WORK TO COMPLETE
Look below and pull out each line with the word "cycle".

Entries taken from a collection
▽
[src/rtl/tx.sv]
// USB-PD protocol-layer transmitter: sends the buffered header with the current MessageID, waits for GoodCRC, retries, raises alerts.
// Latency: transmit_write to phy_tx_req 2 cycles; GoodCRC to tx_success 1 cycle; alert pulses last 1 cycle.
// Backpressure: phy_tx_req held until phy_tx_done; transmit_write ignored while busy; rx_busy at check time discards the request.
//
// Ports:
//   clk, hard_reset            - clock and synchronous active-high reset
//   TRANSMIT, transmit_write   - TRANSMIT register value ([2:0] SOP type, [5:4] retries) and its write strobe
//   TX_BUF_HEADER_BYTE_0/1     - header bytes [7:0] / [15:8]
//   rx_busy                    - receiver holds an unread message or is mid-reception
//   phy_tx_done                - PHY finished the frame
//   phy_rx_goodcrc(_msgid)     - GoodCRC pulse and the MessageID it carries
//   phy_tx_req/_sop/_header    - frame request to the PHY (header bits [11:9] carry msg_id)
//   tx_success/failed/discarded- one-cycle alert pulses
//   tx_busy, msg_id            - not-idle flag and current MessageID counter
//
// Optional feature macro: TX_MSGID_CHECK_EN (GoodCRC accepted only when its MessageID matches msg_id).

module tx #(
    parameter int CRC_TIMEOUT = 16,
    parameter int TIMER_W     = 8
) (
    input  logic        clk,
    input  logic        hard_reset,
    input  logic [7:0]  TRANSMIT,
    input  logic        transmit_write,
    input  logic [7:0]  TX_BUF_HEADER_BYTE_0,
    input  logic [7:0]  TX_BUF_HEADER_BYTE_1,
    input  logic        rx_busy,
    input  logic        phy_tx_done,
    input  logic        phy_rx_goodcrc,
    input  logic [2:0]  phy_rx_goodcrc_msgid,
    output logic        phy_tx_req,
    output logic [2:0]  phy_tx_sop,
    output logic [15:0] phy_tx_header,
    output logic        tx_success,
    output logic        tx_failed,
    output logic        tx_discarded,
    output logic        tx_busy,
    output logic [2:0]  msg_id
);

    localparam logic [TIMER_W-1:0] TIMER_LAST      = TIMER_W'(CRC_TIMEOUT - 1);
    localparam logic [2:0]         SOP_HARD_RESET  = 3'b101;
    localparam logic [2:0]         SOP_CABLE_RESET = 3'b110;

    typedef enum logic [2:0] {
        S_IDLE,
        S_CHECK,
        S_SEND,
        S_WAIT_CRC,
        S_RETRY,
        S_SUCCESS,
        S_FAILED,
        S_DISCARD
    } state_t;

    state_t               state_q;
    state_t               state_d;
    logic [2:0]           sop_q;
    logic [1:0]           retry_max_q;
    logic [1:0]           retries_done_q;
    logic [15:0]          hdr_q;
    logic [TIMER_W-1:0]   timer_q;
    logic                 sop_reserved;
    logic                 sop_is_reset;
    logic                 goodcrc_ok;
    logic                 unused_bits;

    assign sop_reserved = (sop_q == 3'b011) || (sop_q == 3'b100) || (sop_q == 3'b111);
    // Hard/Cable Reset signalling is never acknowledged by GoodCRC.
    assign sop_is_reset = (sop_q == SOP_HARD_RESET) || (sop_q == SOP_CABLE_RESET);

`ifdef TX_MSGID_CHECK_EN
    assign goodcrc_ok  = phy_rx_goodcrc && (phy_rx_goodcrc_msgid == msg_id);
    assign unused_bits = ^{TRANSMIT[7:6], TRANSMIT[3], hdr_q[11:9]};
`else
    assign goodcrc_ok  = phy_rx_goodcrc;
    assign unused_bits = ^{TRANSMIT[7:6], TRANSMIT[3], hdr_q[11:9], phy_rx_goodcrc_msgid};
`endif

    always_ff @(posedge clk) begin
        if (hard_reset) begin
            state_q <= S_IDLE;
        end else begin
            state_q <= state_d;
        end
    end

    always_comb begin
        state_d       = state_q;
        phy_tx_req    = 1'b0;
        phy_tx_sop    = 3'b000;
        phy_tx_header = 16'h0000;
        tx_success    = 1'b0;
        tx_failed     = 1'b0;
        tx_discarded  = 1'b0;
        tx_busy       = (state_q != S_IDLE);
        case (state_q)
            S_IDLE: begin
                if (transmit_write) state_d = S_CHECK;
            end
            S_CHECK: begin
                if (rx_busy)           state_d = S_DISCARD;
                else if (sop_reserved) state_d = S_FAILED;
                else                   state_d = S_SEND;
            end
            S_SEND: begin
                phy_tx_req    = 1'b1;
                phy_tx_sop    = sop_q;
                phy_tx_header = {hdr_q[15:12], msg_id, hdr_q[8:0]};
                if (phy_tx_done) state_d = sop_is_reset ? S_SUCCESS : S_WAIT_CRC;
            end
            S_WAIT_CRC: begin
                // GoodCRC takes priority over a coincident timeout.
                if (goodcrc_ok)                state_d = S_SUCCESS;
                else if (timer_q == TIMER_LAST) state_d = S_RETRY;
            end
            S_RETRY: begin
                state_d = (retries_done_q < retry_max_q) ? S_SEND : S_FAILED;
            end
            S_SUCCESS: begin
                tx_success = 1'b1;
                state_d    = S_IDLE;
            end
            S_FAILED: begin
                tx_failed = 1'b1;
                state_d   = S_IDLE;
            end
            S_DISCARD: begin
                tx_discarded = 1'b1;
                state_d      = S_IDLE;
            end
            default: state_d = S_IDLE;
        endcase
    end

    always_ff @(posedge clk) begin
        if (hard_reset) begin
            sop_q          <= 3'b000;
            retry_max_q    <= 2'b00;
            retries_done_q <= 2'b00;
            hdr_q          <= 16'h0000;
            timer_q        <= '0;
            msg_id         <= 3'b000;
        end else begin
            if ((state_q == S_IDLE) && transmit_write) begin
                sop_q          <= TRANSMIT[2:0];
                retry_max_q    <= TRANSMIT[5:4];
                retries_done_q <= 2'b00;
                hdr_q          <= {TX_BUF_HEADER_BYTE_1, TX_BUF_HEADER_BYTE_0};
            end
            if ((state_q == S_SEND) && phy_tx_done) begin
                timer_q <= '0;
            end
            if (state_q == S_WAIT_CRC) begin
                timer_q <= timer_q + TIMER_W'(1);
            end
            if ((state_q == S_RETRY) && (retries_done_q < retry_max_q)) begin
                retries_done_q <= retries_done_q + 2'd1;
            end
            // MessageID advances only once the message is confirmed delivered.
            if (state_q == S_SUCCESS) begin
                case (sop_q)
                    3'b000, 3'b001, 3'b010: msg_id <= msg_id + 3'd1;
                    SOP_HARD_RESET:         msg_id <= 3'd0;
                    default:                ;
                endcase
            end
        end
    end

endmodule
△
RESULT FOR THIS TASK
// Latency: transmit_write to phy_tx_req 2 cycles; GoodCRC to tx_success 1 cycle; alert pulses last 1 cycle.
//   tx_success/failed/discarded- one-cycle alert pulses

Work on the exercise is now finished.